Continua animato in città il dibattito sul parco Cittadella. Dopo i comunicati ricevuti e pubblicati nei giorni scorsi, è ora il momento dell’intervento del direttivo di Parma in Centro che ci fa pervenire questa nota che pubblichiamo integralmente.

Il dibattito a Parma Europa sul parco Cittadella ha messo in luce vari importanti aspetti, ma non si è parlato di costi; quando un progetto non è condiviso né dai semplici cittadini né da importanti associazioni, diciamo che il costo sostenuto dalla collettività è un importante ago della bilancia. Avere presentato il progetto ai CCV, che rappresentano un esiguo numero di persone, o a S.Tiburzio davanti a qualche decina di presenti, non vuol dire avere condiviso un progetto con la cittadinanza.
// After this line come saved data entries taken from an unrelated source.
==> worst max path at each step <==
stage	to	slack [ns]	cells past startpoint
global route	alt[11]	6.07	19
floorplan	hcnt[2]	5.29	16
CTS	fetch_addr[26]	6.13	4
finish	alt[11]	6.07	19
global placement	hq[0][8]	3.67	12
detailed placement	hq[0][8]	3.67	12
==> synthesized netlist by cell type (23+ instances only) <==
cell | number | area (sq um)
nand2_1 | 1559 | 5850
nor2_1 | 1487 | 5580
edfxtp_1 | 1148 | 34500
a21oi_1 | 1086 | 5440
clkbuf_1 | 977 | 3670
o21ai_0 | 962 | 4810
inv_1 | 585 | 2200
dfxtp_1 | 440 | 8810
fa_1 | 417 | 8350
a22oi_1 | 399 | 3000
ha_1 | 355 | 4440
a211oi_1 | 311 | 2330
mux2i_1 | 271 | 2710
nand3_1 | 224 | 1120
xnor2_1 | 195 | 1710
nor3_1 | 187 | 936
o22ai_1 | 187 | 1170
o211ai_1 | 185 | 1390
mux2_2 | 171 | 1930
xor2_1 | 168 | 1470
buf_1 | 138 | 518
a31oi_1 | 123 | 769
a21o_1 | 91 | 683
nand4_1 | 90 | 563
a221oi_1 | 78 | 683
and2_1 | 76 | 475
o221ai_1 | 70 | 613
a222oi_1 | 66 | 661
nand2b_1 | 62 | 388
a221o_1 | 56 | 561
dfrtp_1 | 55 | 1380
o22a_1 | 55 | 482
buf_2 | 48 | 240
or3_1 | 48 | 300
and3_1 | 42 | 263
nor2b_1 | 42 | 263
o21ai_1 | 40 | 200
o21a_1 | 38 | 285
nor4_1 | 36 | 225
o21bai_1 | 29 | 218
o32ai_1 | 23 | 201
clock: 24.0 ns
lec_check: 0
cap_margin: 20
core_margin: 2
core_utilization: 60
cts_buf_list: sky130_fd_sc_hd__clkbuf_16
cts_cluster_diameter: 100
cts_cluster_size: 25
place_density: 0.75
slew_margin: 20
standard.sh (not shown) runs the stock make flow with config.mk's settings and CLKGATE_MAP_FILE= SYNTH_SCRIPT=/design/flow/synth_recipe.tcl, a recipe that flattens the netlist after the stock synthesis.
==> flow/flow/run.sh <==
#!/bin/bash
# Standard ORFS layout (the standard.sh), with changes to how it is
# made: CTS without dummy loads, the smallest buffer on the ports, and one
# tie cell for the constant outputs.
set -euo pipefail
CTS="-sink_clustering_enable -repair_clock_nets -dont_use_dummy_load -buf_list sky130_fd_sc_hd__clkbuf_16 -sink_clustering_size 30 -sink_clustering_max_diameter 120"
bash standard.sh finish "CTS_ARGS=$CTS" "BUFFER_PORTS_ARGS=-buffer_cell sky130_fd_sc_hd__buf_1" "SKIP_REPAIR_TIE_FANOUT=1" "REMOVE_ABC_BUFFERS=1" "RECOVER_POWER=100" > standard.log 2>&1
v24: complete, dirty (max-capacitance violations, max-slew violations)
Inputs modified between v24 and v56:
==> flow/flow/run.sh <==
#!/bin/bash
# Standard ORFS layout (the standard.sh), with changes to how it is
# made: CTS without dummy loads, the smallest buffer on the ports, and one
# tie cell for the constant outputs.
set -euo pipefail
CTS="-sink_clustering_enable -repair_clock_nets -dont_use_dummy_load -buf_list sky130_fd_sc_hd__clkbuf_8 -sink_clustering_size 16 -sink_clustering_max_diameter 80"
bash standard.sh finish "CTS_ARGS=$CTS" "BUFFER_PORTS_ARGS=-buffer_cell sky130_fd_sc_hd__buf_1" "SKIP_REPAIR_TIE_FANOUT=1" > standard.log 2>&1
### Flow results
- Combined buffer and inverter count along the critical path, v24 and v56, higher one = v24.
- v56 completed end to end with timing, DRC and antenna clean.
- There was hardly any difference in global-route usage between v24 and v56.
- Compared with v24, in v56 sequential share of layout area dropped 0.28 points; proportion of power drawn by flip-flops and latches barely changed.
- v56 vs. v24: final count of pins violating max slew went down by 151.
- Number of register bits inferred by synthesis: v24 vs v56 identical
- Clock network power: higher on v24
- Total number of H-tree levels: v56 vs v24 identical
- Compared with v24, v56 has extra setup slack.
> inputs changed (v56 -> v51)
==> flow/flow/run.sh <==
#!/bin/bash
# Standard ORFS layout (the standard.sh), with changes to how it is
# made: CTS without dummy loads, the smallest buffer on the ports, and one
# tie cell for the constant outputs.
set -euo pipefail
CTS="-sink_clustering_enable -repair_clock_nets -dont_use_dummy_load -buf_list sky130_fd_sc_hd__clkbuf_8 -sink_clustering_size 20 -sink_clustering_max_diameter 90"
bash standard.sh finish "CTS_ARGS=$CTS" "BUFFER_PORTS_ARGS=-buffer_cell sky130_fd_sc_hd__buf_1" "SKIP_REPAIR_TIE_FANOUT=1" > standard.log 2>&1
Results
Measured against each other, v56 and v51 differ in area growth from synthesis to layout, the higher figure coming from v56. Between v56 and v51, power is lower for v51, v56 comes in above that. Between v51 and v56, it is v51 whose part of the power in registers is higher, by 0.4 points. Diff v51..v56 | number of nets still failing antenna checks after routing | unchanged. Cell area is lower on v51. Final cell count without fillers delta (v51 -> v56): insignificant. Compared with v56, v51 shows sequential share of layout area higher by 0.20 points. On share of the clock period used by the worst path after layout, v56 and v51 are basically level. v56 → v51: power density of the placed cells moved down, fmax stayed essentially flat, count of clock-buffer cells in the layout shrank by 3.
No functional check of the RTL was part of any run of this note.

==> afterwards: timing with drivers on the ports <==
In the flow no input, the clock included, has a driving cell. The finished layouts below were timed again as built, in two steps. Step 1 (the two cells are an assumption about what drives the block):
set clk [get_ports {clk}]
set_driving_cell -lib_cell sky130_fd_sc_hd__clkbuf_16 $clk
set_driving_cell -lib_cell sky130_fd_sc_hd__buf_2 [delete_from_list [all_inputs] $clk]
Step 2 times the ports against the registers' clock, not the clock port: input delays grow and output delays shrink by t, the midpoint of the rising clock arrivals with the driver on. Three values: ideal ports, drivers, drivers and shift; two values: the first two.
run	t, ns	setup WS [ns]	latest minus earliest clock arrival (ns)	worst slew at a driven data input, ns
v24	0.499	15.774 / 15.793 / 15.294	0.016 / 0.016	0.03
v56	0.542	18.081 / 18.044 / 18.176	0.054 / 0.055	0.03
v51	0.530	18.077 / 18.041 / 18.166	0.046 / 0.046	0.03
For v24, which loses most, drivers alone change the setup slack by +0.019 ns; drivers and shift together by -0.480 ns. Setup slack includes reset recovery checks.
This design comes from an exercise in tuning for small area and a short achievable clock period on the open sky130 flow, not from production work. Where RTL was checked, it was by simulation tests only, not by an equivalence proof against the original. Function not checked in run 1: the RTL went through the layout flow alone. No driver is modelled on the clock port, so clocking that relies on it looks cheaper here than on a real chip.

==> flow/design.v, too long to show whole: its modules and the start of the top module <==
// module full_adder: 9 lines
// module half_adder: 8 lines
// module DaddaKS_16bitMAC: 1720 lines
// module bxor: 3 lines
// module bxnor: 3 lines
// module band: 3 lines
// module bnor: 3 lines
// module bandn: 3 lines
// module bor: 3 lines
// module born: 3 lines
// module aoi21: 3 lines
// module oai21: 3 lines
// module nand2: 3 lines
// module nor2: 3 lines
module DaddaKS_16bitMAC(
    input [15:0] a,
    input [15:0] b,
    input clk,
    input rst,
    input cin,
    output reg [31:0] out,
    output cout
);
  // ...
==> flow/flow/run.sh <==
#!/bin/bash
# The standard layout (the standard.sh) with these ORFS settings on top of config.mk's:
#   SETUP_SLACK_MARGIN=6 'BUFFER_PORTS_ARGS=-buffer_cell sky130_fd_sc_hd__buf_1' 'CTS_ARGS=-sink_clustering_enable -repair_clock_nets -buf_list sky130_fd_sc_hd__clkbuf_8 -dont_use_dummy_load'
# and one extra step after global placement: downsize.tcl gives every cell the smallest
# drive strength that keeps the worst setup slack (area recovery; synthesis maps the
# one-gate modules to needlessly large cells).  Each tool's output is in its own log.
set -euo pipefail
bash standard.sh SETUP_SLACK_MARGIN=6 'BUFFER_PORTS_ARGS=-buffer_cell sky130_fd_sc_hd__buf_1' 'CTS_ARGS=-sink_clustering_enable -repair_clock_nets -buf_list sky130_fd_sc_hd__clkbuf_8 -dont_use_dummy_load' place > standard_place.log 2>&1
R=$PWD/orfs/results/sky130hd/DaddaKS_16bitMAC/base
DS_ODB=$R/3_place.odb DS_SDC=$R/3_place.sdc DS_TARGET=6.3 \
  DS_LIB=$FLOW_HOME/platforms/sky130hd/lib/sky130_fd_sc_hd__tt_025C_1v80.lib \
  DS_PLATFORM_DIR=$FLOW_HOME/platforms/sky130hd \
  openroad -no_init -exit flow/downsize.tcl > downsize.log 2>&1
bash standard.sh SETUP_SLACK_MARGIN=6 'BUFFER_PORTS_ARGS=-buffer_cell sky130_fd_sc_hd__buf_1' 'CTS_ARGS=-sink_clustering_enable -repair_clock_nets -buf_list sky130_fd_sc_hd__clkbuf_8 -dont_use_dummy_load' finish > standard_finish.log 2>&1
==> flow/flow/downsize.tcl <==
# Area recovery: give each cell the smallest drive strength of its kind that keeps the
# design's worst setup slack at least DS_TARGET (or the slack it had, if that is lower).
# Reads and rewrites the ODB given in DS_ODB; DS_SDC is its SDC.
read_db $::env(DS_ODB)
read_liberty $::env(DS_LIB)
read_sdc $::env(DS_SDC)
source $::env(DS_PLATFORM_DIR)/setRC.tcl
if {[info exists ::env(DS_PROP)] && $::env(DS_PROP)} { set_propagated_clock [all_clocks] }
estimate_parasitics -placement
set wns0 [sta::worst_slack -max]
set target [expr {min($wns0, $::env(DS_TARGET))}]
puts "downsize: worst slack $wns0, target $target"
set area0 0.0
set saved 0.0
set n 0
set insts [get_cells *]
foreach inst $insts {
  set m [get_property $inst ref_name]
  if {![regexp {^(sky130_fd_sc_hd__[a-z0-9]+)_([0-9]+)$} $m -> base size]} { continue }
  if {[string match *df* $base] || [string match *tap* $base] || [string match *conb* $base] || [string match *clkbuf* $base]} { continue }
  set cands {}
  foreach lc [get_lib_cells */${base}_*] {
    set nm [get_property $lc name]
    if {[regexp "^${base}_(\[0-9\]+)\$" $nm -> s2] && $s2 < $size} { lappend cands [list $s2 $nm] }
  }
  if {![llength $cands]} { continue }
  set cands [lsort -integer -index 0 $cands]
  foreach c $cands {
    set nm [lindex $c 1]
    replace_cell $inst $nm
    if {[sta::worst_slack -max] >= $target} {
      incr n
      puts "downsize: [get_full_name $inst] $m -> $nm"
      break
    }
    replace_cell $inst $m
  }
}
puts "downsize: resized $n cells, worst slack now [sta::worst_slack -max]"
report_design_area
write_db $::env(DS_ODB)
==> flow/standard.sh <==
#!/bin/bash
# synth_recipe.tcl (not shown) runs the flow's synth.tcl, then flattens the netlist and writes it again
# the make line also repeats each setting of config.mk as NAME=value (left out here)
make -C /OpenROAD-flow-scripts/flow DESIGN_CONFIG=/design/flow/config.mk WORK_HOME=/design/flow/orfs CLKGATE_MAP_FILE= SYNTH_SCRIPT=/design/flow/synth_recipe.tcl "${@:-finish}"
==> flow/config.mk <==
export PLATFORM = sky130hd
export DESIGN_NAME = DaddaKS_16bitMAC
export DESIGN_NICKNAME = DaddaKS_16bitMAC
export VERILOG_FILES = /design/flow/design.v
export SDC_FILE = /design/flow/constraint.sdc
export NUM_CORES = 4
export LEC_CHECK = 0
export CAP_MARGIN = 20
export CORE_MARGIN = 2
export CORE_UTILIZATION = 40
export SETUP_SLACK_MARGIN = 5
export SLEW_MARGIN = 20
export SYNTH_HIERARCHICAL = 1
==> flow/constraint.sdc <==
create_clock -name core_clock -period 17.0 [get_ports {clk}]
set_input_delay 3.4000 -clock core_clock [delete_from_list [all_inputs] [get_ports {clk}]]
set_output_delay 3.4000 -clock core_clock [all_outputs]
set_load 0.01 [all_outputs]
Ricordiamo che per p.le della Pace è stato fatto un referendum. I tempi televisivi ristretti non hanno permesso di parlare della situazione del perimetro delle mura che ha bisogno di interventi di manutenzione sia ordinaria che straordinaria , quindi in attesa di un ragionare con i famosi tavoli non si potrebbe per il momento investire quanto disposto per il loro risanamento? Per quanto riguarda gli eventi leggiamo stupefatti sulla Gazzetta del 5 novembre-11-2020 che il posto migliore sarebbe il parco Ducale. Riteniamo che prima di tutto debba essere fatto un doveroso distinguo sugli eventi. Eventi canori o concerti legati al teatro Regio possono essere tollerati in una ottica di situazione critica da covid , ma eventi canori che implicano l’accesso di migliaia di giovani e giovanissimi  troppo spesso non responsabili e incontrollabili non è da auspicare. Riteniamo che debba invece essere presa in considerazione per futuri eventi popolari l’area del campus universitario ,già provvista di parcheggi. Il centro storico ed i quartieri limitrofi di pregio  vanno vissuti dagli abitanti o da chi li vuole visitare. Ci stupiamo inoltre che non vengano mai presi in considerazioni quartieri periferici dove l’organizzazione di eventi periodici sarebbe auspicabile per cercare di togliere degrado ed emarginazione. Riteniamo che l’utilizzo di luoghi ad interesse storico e paesaggistico per eventi popolari sia da evitare perché non accada più quello che è successo in p.le della Pace in seguito a festival di bassa ristorazione ,per cui si è dovuto procedere al restyling totale con costo a carico dei contribuenti del comune.